Tape is used for backup and archive because it is very inexpensive, but it is an old technology that has been available almost since the dawn of computing. There are several issues with tape-based backup:

 

  • Tape-based backup is a time-intensive process that is potentially disruptive to your applications; this issue is commonly referred to as the backup window problem.
  • Because of its impact on applications and resources, tape-based backups are usually not taken more than once a day, and often only once every several days, meaning that there are very few tape-based recovery points available for use over the course of a week; this is problematic because your data is changing very frequently (on the order of seconds or minutes) and the fewer points in time you have a copy of (for recovery purposes) the more data loss on average occurs for a given recovery; this issue is commonly referred to as the recovery point objective (RPO) problem.
  • Once it's clear that a recovery needs to occur, it takes time to perform the recovery (e.g. finding the right tape, transporting it (if it's offsite), restoring it to disk, restarting the application on top of the data, etc.). This issue is commonly referred to as the recovery-time objective (RTO) problem.
  • As a storage medium for backup, tape is not entirely reliable; in fact, leading analyst groups such as the Gartner Group, the Enterprise Strategy Group, and the Taneja Group state that as many as one in four backup tapes suffer from some sort of problem that precludes performing a recovery.

 

Transporting tapes to offsite facilities for archival purposes also has inherent risks. Widely publicized tape losses during physical transport (by truck) have hit large companies like Bank of America, Citigroup Inc., ChoicePoint, Inc. and LexisNexis and resulted in the theft of hundreds of thousands of company records. Replication of data across secure IP-based networks is a much faster, easier, and safer way to transport data to offsite locations for archival storage purposes. If you are driven by either business or regulatory requirements to deploy a disaster recovery solution, a pure tape-based data protection strategy can subject you to undue risk.

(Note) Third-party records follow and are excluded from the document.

**config.mk**
```make
export PLATFORM = sky130hd
export DESIGN_NAME = lic_regs
export DESIGN_NICKNAME = d
export VERILOG_FILES = /design/src/hw/lic_pkg.sv /design/src/hw/lic_regs.sv
export VERILOG_INCLUDE_DIRS = /design/src /design/src/hw
export SDC_FILE = /design/constraint.sdc
export NUM_CORES = 1
export LEC_CHECK = 0
export ABC_AREA = 1
export BUFFER_PORTS_ARGS = -buffer_cell sky130_fd_sc_hd__buf_4
export CORE_UTILIZATION = 39
export CTS_CLUSTER_SIZE = 14
export DETAILED_ROUTE_END_ITERATION = 6
export GPL_TIMING_DRIVEN = 1
export RECOVER_POWER = 100
export SYNTH_ARGS = -nofsm -noshare
export SYNTH_HDL_FRONTEND = slang
export SYNTH_SLANG_ARGS = --single-unit
```
**constraint.sdc**
```tcl
create_clock -name i_clk -period 5.3 [get_ports i_clk]
set_input_delay 0.53 -clock i_clk [delete_from_list [all_inputs] [get_ports i_clk]]
set_output_delay 0.53 -clock i_clk [all_outputs]
set_load 0.03 [all_outputs]
```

In evaluating solutions, determine if the product has the following features:

 

  • Backup window: Data is continuously and transparently copied from designated servers throughout the day as changes occur, so you never again have to concern yourself with backup windows.
  • Recovery Point Objective: Using technologies, such as “continuous data protection” (CDP), the product will allow you to retroactively pick any previous point and generate a readable, writable snapshot of what the data looked like at the selected point; this effectively presents you with all possible recovery points to minimize data loss on recovery in a way that tape, with its limited number of recovery points, never can.
  • Recovery Time Objective: The product restores directly from disk, providing you with fast, reliable restores in a way that tape cannot. And your ability to pick the optimal recovery point to minimize data loss means that you will spend less time restoring the entire application environment; this effectively shortens the downtime associated with data recovery and hence the impact and cost of an outage.
  • Redundant Application Server: The backup server provides a manual failover target that will allow a critical application to be rapidly restarted with access to current data (to allow processing to continue if the primary server for some reason cannot be restarted).
  • Remote replication: The product includes the ability to replicate data across IP networks so you can migrate your aged data to a remote facility without exposing it to the risks associated with the physical transport of tape-based media.